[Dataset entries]
▶

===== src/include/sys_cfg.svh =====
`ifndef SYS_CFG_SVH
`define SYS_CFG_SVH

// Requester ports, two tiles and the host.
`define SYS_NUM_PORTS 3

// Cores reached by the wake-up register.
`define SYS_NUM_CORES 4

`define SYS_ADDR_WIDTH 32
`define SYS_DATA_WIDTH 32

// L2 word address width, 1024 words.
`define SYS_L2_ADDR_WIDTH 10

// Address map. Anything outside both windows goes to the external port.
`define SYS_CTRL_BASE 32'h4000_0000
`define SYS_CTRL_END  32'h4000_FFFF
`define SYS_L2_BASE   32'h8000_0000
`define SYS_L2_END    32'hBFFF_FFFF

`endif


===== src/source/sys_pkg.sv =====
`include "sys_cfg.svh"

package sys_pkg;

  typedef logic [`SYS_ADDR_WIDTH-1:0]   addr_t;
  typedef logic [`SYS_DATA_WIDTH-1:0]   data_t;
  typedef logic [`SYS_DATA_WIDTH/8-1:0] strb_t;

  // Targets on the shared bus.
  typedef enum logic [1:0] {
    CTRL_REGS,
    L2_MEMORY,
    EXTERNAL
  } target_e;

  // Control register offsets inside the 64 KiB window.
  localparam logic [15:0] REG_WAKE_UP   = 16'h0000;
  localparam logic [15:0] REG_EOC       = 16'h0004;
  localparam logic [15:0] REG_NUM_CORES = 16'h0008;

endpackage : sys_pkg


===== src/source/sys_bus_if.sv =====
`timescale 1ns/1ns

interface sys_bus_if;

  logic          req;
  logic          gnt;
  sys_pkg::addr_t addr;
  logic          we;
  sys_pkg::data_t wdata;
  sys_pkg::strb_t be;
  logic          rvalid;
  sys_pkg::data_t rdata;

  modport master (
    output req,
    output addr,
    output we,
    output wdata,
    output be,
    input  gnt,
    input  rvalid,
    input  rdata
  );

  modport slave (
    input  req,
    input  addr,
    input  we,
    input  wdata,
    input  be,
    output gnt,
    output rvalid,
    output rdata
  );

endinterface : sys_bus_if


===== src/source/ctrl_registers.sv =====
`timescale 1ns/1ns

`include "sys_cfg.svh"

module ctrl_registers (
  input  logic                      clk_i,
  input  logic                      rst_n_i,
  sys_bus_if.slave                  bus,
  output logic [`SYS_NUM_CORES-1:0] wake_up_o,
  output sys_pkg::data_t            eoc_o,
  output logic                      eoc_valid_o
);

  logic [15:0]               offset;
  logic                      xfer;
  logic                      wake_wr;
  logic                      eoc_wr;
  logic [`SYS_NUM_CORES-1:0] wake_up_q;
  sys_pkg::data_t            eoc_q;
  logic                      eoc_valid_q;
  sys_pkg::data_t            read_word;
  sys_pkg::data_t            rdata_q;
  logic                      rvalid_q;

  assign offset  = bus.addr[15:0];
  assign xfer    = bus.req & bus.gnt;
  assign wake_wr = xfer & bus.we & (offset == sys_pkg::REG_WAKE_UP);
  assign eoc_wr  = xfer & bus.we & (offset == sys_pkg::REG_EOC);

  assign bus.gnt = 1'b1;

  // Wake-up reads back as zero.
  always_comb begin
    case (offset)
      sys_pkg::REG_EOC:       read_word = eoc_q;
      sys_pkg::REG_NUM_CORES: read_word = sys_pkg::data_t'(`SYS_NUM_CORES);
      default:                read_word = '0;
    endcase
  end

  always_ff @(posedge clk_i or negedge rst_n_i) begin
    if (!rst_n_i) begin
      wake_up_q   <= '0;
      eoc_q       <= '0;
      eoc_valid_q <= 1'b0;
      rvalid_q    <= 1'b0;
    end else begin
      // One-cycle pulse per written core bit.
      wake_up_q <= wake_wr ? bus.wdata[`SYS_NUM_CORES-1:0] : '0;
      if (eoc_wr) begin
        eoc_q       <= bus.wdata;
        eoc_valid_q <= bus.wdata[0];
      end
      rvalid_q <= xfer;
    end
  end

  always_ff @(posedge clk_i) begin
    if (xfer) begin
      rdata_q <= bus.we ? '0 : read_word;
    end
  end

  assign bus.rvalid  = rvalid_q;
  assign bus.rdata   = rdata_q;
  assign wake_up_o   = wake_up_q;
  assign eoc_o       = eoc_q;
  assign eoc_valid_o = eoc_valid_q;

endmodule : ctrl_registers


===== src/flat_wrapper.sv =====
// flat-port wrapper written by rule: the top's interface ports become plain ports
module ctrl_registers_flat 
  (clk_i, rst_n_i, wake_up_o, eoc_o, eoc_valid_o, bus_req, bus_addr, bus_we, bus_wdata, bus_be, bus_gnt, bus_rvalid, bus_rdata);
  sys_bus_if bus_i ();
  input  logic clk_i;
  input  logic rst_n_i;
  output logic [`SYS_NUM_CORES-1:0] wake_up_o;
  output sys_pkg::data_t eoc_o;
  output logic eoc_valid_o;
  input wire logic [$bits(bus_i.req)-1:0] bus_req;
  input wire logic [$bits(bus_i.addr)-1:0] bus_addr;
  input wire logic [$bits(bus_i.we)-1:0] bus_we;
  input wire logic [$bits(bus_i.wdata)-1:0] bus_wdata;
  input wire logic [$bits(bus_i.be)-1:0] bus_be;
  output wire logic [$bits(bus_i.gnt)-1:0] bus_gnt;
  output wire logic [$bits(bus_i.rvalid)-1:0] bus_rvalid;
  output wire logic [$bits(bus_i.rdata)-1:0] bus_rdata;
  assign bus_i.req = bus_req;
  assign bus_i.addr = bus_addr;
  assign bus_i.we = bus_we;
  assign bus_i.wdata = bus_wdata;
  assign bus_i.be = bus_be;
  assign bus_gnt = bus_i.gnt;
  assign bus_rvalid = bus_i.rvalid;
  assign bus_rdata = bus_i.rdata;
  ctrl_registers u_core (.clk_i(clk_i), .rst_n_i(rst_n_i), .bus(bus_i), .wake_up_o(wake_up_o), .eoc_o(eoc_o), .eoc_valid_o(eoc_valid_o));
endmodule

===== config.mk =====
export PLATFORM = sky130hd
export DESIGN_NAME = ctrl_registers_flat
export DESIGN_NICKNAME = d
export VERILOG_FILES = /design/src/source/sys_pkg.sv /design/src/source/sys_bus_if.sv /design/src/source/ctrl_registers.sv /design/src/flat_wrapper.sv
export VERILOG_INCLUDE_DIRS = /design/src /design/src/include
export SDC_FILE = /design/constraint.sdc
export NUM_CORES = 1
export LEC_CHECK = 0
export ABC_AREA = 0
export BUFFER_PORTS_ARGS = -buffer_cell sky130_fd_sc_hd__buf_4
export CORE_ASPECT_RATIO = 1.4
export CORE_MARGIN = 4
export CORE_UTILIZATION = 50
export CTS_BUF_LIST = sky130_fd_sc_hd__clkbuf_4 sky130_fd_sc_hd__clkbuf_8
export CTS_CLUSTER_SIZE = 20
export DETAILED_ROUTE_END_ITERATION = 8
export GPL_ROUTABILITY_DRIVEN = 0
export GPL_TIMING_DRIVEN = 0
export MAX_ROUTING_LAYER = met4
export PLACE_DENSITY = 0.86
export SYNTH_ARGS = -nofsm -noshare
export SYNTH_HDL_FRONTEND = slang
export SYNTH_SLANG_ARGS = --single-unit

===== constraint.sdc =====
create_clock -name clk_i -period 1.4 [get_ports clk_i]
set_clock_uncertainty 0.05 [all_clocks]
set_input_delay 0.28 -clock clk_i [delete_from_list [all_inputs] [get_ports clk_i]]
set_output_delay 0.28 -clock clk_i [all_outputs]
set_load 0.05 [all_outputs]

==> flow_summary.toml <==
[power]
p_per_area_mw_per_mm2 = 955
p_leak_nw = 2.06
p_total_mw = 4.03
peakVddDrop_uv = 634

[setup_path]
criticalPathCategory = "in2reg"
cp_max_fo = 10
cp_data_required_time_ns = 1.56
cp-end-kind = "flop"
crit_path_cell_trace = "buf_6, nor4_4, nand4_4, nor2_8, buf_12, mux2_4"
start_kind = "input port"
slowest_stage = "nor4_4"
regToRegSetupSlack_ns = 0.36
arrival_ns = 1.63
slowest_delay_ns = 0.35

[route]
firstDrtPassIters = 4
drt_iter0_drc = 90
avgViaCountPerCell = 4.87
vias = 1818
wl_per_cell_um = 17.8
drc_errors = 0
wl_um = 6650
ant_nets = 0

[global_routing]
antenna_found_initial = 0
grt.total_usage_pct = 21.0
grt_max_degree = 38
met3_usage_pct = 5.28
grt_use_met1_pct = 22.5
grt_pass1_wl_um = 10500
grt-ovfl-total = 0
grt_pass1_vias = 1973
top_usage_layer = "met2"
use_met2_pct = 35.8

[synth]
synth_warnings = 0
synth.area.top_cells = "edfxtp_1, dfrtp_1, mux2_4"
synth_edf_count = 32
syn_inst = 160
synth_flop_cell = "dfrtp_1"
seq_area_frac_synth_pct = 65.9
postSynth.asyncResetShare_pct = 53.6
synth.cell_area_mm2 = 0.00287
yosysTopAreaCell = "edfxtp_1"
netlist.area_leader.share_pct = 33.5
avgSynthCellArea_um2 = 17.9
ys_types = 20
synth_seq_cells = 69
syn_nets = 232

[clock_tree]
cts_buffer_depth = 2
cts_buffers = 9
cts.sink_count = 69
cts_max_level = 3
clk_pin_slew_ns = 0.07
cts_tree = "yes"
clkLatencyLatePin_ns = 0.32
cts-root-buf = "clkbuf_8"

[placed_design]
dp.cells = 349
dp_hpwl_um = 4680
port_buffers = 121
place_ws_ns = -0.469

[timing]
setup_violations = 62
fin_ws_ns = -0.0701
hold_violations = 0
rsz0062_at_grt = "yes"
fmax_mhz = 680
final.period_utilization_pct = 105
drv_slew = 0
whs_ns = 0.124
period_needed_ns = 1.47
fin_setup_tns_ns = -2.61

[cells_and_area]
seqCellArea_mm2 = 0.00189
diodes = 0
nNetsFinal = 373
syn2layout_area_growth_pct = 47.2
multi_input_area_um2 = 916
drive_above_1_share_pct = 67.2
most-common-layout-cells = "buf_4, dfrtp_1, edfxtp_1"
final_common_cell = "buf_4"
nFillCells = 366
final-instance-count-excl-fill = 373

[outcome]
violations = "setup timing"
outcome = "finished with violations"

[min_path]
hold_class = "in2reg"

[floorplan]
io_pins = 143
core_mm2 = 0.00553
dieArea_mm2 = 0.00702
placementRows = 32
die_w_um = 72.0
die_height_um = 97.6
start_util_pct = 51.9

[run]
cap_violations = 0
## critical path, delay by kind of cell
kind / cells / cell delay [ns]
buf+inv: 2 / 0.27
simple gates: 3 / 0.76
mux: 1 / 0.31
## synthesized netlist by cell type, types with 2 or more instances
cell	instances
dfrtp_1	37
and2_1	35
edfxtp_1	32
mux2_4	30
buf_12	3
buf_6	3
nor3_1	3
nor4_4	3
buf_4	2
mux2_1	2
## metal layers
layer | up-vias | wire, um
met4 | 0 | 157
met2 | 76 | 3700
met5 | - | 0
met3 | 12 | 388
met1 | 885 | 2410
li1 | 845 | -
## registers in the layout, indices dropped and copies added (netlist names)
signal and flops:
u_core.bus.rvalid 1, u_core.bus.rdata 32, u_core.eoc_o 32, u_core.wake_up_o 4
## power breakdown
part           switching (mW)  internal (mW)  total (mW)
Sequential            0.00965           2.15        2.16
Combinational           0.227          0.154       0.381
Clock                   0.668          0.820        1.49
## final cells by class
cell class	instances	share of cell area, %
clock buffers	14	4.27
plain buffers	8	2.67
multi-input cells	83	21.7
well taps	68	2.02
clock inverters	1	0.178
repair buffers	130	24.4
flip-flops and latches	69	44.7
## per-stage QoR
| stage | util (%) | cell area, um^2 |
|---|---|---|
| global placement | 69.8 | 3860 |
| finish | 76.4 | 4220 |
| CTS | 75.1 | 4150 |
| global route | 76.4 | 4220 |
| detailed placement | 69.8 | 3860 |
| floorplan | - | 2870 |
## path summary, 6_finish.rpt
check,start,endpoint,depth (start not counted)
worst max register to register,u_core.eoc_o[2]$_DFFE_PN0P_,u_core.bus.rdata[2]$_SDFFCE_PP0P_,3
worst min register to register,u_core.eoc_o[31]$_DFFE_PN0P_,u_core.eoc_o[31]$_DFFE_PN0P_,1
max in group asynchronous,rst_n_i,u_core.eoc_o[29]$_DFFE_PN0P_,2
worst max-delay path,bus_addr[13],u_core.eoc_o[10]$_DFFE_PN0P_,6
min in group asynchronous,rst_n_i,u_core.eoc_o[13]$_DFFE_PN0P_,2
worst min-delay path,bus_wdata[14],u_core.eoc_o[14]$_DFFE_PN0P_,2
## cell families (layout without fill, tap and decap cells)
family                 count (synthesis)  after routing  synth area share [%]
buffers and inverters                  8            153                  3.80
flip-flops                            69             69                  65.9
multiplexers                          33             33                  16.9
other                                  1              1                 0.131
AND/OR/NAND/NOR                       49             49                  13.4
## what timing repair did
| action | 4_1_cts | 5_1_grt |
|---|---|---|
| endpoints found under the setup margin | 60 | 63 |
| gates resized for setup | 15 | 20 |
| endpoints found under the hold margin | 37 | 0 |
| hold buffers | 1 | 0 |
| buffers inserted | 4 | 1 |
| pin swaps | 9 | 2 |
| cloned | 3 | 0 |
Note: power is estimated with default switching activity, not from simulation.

◀

# WHAT YOU HAVE TO DO:
If a line in the records contains the word "localparam", copy it out.

# WRITTEN SOLUTION:
  localparam logic [15:0] REG_WAKE_UP   = 16'h0000;
  localparam logic [15:0] REG_EOC       = 16'h0004;
  localparam logic [15:0] REG_NUM_CORES = 16'h0008;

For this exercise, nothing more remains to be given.